_Dataset extract_:
Context: an optimization exercise on an open-source flow, tuned for small area. The choices shown serve that exercise and are no tape-out recipe. Only simulation tests tie the RTL to the original design; equivalence was not proved. Power figures rest on the tool's default switching activity, not on a simulated workload.

**design.v**
```verilog
package apb_global_pkg;
  localparam int unsigned ADDRESS_WIDTH   = 32;
  localparam int unsigned DATA_WIDTH      = 32;
  localparam int unsigned STRB_WIDTH      = DATA_WIDTH / 8;
  localparam int unsigned MAX_WAIT_STATES = 15;
  typedef enum logic [1:0] {
    IDLE   = 2'd0,
    SETUP  = 2'd1,
    ACCESS = 2'd2
  } apb_fsm_state_e;
  typedef enum logic {
    SLV_OKAY  = 1'b0,
    SLV_ERROR = 1'b1
  } slave_error_e;
  typedef enum logic {
    TX_READ  = 1'b0,
    TX_WRITE = 1'b1
  } tx_type_e;
  typedef enum logic [2:0] {
    PROT_NORMAL_SECURE_DATA       = 3'b000,
    PROT_PRIV_SECURE_DATA         = 3'b001,
    PROT_NORMAL_NONSECURE_DATA    = 3'b010,
    PROT_PRIV_NONSECURE_DATA      = 3'b011,
    PROT_NORMAL_SECURE_INSTR      = 3'b100,
    PROT_PRIV_SECURE_INSTR        = 3'b101,
    PROT_NORMAL_NONSECURE_INSTR   = 3'b110,
    PROT_PRIV_NONSECURE_INSTR     = 3'b111
  } protection_type_e;
endpackage
package apb_slave_mem_pkg;
  localparam int unsigned WAIT_W = 4;
  function automatic int unsigned mem_idx_width(input int unsigned depth);
    mem_idx_width = (depth > 1) ? $clog2(depth) : 1;
  endfunction
endpackage
module apb_slave_mem_array #(
  parameter int unsigned DATA_WIDTH = 32,
  parameter int unsigned MEM_DEPTH  = 64,
  parameter int unsigned IDX_W      = 6
) (
  input  logic                    clk,
  input  logic                    rst_n,
  input  logic                    i_we,
  input  logic                    i_re,
  input  logic [IDX_W-1:0]        i_idx,
  input  logic [DATA_WIDTH-1:0]   i_wdata,
  input  logic [DATA_WIDTH/8-1:0] i_strb,
  output logic [DATA_WIDTH-1:0]   o_rdata
);
  localparam int unsigned SW = DATA_WIDTH / 8;
  logic [MEM_DEPTH*DATA_WIDTH-1:0] r_mem;
  logic [MEM_DEPTH-1:0]  w_dec;
  logic [DATA_WIDTH-1:0] w_col;
  assign w_col = i_wdata & {DATA_WIDTH{rst_n}};
  always_comb begin
    for (int i = 0; i < MEM_DEPTH; i++) w_dec[i] = (i_idx == IDX_W'(i));
  end
  for (genvar i = 0; i < MEM_DEPTH; i++) begin : g_word
    for (genvar b = 0; b < SW; b++) begin : g_byte
      logic w_sel;
      assign w_sel = !rst_n || (i_we && w_dec[i] && i_strb[b]);
      apb_slave_mem_byte u_byte (
        .clk    (clk),
        .i_keep (!w_sel),
        .i_load (w_sel),
        .i_d    (w_col[8*b +: 8]),
        .o_q    (r_mem[i*DATA_WIDTH + 8*b +: 8])
      );
    end
  end
  always_comb begin
    o_rdata = '0;
    for (int i = 0; i < MEM_DEPTH; i++)
      o_rdata = o_rdata | (r_mem[i*DATA_WIDTH +: DATA_WIDTH] & {DATA_WIDTH{i_re && w_dec[i]}});
  end
endmodule
module apb_slave_mem_byte (
  input  logic       clk,
  input  logic       i_keep,
  input  logic       i_load,
  input  logic [7:0] i_d,
  output logic [7:0] o_q
);
  logic [7:0] r_q;
  always_ff @(posedge clk) r_q <= (r_q & {8{i_keep}}) | (i_d & {8{i_load}});
  assign o_q = r_q;
endmodule
module apb_slave_mem #(
  parameter int unsigned               ADDRESS_WIDTH = apb_global_pkg::ADDRESS_WIDTH,
  parameter int unsigned               DATA_WIDTH    = apb_global_pkg::DATA_WIDTH,
  parameter int unsigned               MEM_DEPTH     = 64,
  parameter logic [ADDRESS_WIDTH-1:0]  BASE_ADDR     = '0
) (
  input  logic                           pclk,
  input  logic                           preset_n,
  input  logic [apb_slave_mem_pkg::WAIT_W-1:0] cfg_wait_states,
  input  logic                           psel,
  input  logic                           penable,
  input  logic                           pwrite,
  input  logic [ADDRESS_WIDTH-1:0]       paddr,
  input  logic [DATA_WIDTH-1:0]          pwdata,
  input  logic [DATA_WIDTH/8-1:0]        pstrb,
  input  logic [2:0]                     pprot,
  output logic                           pready,
  output logic [DATA_WIDTH-1:0]          prdata,
  output logic                           pslverr
);
  localparam int unsigned SW    = DATA_WIDTH / 8;
  localparam int unsigned IDX_W = apb_slave_mem_pkg::mem_idx_width(MEM_DEPTH);
  localparam logic [ADDRESS_WIDTH-1:0] SPAN = ADDRESS_WIDTH'(MEM_DEPTH * SW);
  logic                                  r_pready;
  logic [apb_slave_mem_pkg::WAIT_W-1:0]  r_wait;
  logic                                  w_setup, w_access;
  logic [ADDRESS_WIDTH-1:0]              w_offset;
  logic [IDX_W-1:0]                      w_idx;
  logic                                  w_err;
  logic [IDX_W-1:0]                      r_idx;
  logic                                  r_err, r_write;
  always_comb begin
    w_offset = paddr - BASE_ADDR;
    w_idx    = IDX_W'(w_offset / ADDRESS_WIDTH'(SW));
    w_err    = (paddr < BASE_ADDR) || (w_offset >= SPAN) ||
               ((paddr % ADDRESS_WIDTH'(SW)) != '0);
    if (pwrite && pprot[1] && (w_idx >= IDX_W'(MEM_DEPTH / 2))) w_err = 1'b1;
  end
  assign w_setup  = psel && !penable;
  assign w_access = psel && penable;
  always_ff @(posedge pclk) begin
    if (!preset_n) begin
      r_pready <= 1'b0;
    end else if (w_setup) begin
      r_pready <= (cfg_wait_states == '0);
    end else begin
      r_pready <= w_access && !r_pready && (r_wait == apb_slave_mem_pkg::WAIT_W'(1));
    end
  end
  always_ff @(posedge pclk) begin
    r_idx   <= w_idx;
    r_err   <= w_err;
    r_write <= pwrite;
  end
  always_ff @(posedge pclk) begin
    if (w_setup)                    r_wait <= cfg_wait_states;
    else if (w_access && !r_pready) r_wait <= r_wait - apb_slave_mem_pkg::WAIT_W'(1);
  end
  apb_slave_mem_array #(
    .DATA_WIDTH (DATA_WIDTH),
    .MEM_DEPTH  (MEM_DEPTH),
    .IDX_W      (IDX_W)
  ) u_array (
    .clk     (pclk),
    .rst_n   (preset_n),
    .i_we    (r_pready && r_write && !r_err),
    .i_re    (r_pready && !r_write && !r_err),
    .i_idx   (r_idx),
    .i_wdata (pwdata),
    .i_strb  (pstrb),
    .o_rdata (prdata)
  );
  assign pready  = r_pready;
  assign pslverr = r_pready && r_err;
endmodule
```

_Exercise instructions_: If a line in the data above contains "localparam", return that line.

_Completed task_:
  localparam int unsigned ADDRESS_WIDTH   = 32;
  localparam int unsigned DATA_WIDTH      = 32;
  localparam int unsigned STRB_WIDTH      = DATA_WIDTH / 8;
  localparam int unsigned MAX_WAIT_STATES = 15;
  localparam int unsigned WAIT_W = 4;
  localparam int unsigned SW = DATA_WIDTH / 8;
  localparam int unsigned SW    = DATA_WIDTH / 8;
  localparam int unsigned IDX_W = apb_slave_mem_pkg::mem_idx_width(MEM_DEPTH);
  localparam logic [ADDRESS_WIDTH-1:0] SPAN = ADDRESS_WIDTH'(MEM_DEPTH * SW);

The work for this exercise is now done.